═════ DATA EXTRACT
File: config.mk
export PLATFORM = sky130hd
export DESIGN_NAME = mem_access_unit
export DESIGN_NICKNAME = d
export VERILOG_FILES = /design/src/rtl/core_pkg.sv /design/src/rtl/store_fwd_buffer.sv /design/src/rtl/mem_access_unit.sv
export SDC_FILE = /design/constraint.sdc
export NUM_CORES = 1
export LEC_CHECK = 0
export ABC_AREA = 1
export CAP_MARGIN = 25
export CORE_MARGIN = 2
export CORE_UTILIZATION = 46
export CTS_BUF_LIST = sky130_fd_sc_hd__clkbuf_2 sky130_fd_sc_hd__clkbuf_4 sky130_fd_sc_hd__clkbuf_8
export CTS_CLUSTER_DIAMETER = 30
export CTS_CLUSTER_SIZE = 8
export DETAILED_ROUTE_END_ITERATION = 10
export PLACE_DENSITY_LB_ADDON = 0.1
export SYNTH_ARGS = -nofsm -noshare
export SYNTH_HDL_FRONTEND = slang
export SYNTH_SLANG_ARGS = --single-unit
File: constraint.sdc
create_clock -name clk -period 2.25 [get_ports clk]
set_input_delay 0.3375 -clock clk [delete_from_list [all_inputs] [get_ports clk]]
set_output_delay 0.3375 -clock clk [all_outputs]
set_load 0.01 [all_outputs]
File: src/rtl/core_pkg.sv
// Shared core definitions: memory instruction IDs, memory-stage FSM states and
// the load lane-extract / extension helpers used by the access unit and its store buffer.
package core_pkg;

    localparam logic [5:0] ID_LB  = 6'h10;
    localparam logic [5:0] ID_LH  = 6'h11;
    localparam logic [5:0] ID_LW  = 6'h12;
    localparam logic [5:0] ID_LBU = 6'h13;
    localparam logic [5:0] ID_LHU = 6'h14;
    localparam logic [5:0] ID_SB  = 6'h18;
    localparam logic [5:0] ID_SH  = 6'h19;
    localparam logic [5:0] ID_SW  = 6'h1A;

    typedef enum logic [1:0] {
        ST_IDLE = 2'd0,
        ST_BUSY = 2'd1,
        ST_DONE = 2'd2
    } mem_state_t;

    typedef enum logic [1:0] {
        SZ_BYTE = 2'd0,
        SZ_HALF = 2'd1,
        SZ_WORD = 2'd2
    } mem_size_t;

    function automatic logic [31:0] load_extend(input logic [31:0] word,
                                                input logic [1:0]  addr_lo,
                                                input mem_size_t   size,
                                                input logic        is_signed);
        logic [7:0]  b;
        logic [15:0] h;
        logic [31:0] shifted;
        shifted = word >> {addr_lo, 3'b000};
        b = shifted[7:0];
        h = addr_lo[1] ? word[31:16] : word[15:0];
        case (size)
            SZ_BYTE: load_extend = {{24{is_signed & b[7]}}, b};
            SZ_HALF: load_extend = {{16{is_signed & h[15]}}, h};
            default: load_extend = word;
        endcase
    endfunction

    function automatic logic [3:0] byte_mask(input mem_size_t size, input logic [1:0] addr_lo);
        case (size)
            SZ_BYTE: byte_mask = 4'b0001 << addr_lo;
            SZ_HALF: byte_mask = 4'b0011 << addr_lo;
            default: byte_mask = 4'b1111;
        endcase
    endfunction

endpackage

File: src/rtl/store_fwd_buffer.sv
// One-entry last-store buffer: holds the most recent completed store and
// forwards an extended value to a load whose bytes it fully covers.
module store_fwd_buffer
    import core_pkg::*;
#(
    parameter int ADDR_W = 32
) (
    input  logic              clk,
    input  logic              rst,
    input  logic              wr_en,
    input  logic [ADDR_W-1:0] wr_addr,
    input  logic [31:0]       wr_data,
    input  logic [3:0]        wr_strb,
    input  logic [ADDR_W-1:0] lookup_addr,
    input  logic [3:0]        lookup_mask,
    input  logic [1:0]        lookup_lo,
    input  mem_size_t         lookup_size,
    input  logic              lookup_sign,
    output logic              hit,
    output logic [31:0]       fwd_data
);

    logic              buf_vld;
    logic [ADDR_W-1:0] buf_addr;
    logic [31:0]       buf_data;
    logic [3:0]        buf_strb;

    always_ff @(posedge clk) begin
        if (rst) begin
            buf_vld <= 1'b0;
        end else if (wr_en) begin
            buf_vld <= 1'b1;
        end
    end

    // Payload carries no reset: it is only ever consumed behind buf_vld.
    always_ff @(posedge clk) begin
        if (wr_en) begin
            buf_addr <= wr_addr;
            buf_data <= wr_data;
            buf_strb <= wr_strb;
        end
    end

    // Store data is lane-replicated, so the load's own lane reads the stored bytes.
    assign hit      = buf_vld && (buf_addr == lookup_addr) && ((lookup_mask & ~buf_strb) == 4'b0000);
    assign fwd_data = load_extend(buf_data, lookup_lo, lookup_size, lookup_sign);

endmodule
══════════
Where a line of the data includes the string "automatic", list that line.

* **ANSWER AREA**:
    function automatic logic [31:0] load_extend(input logic [31:0] word,
    function automatic logic [3:0] byte_mask(input mem_size_t size, input logic [1:0] addr_lo);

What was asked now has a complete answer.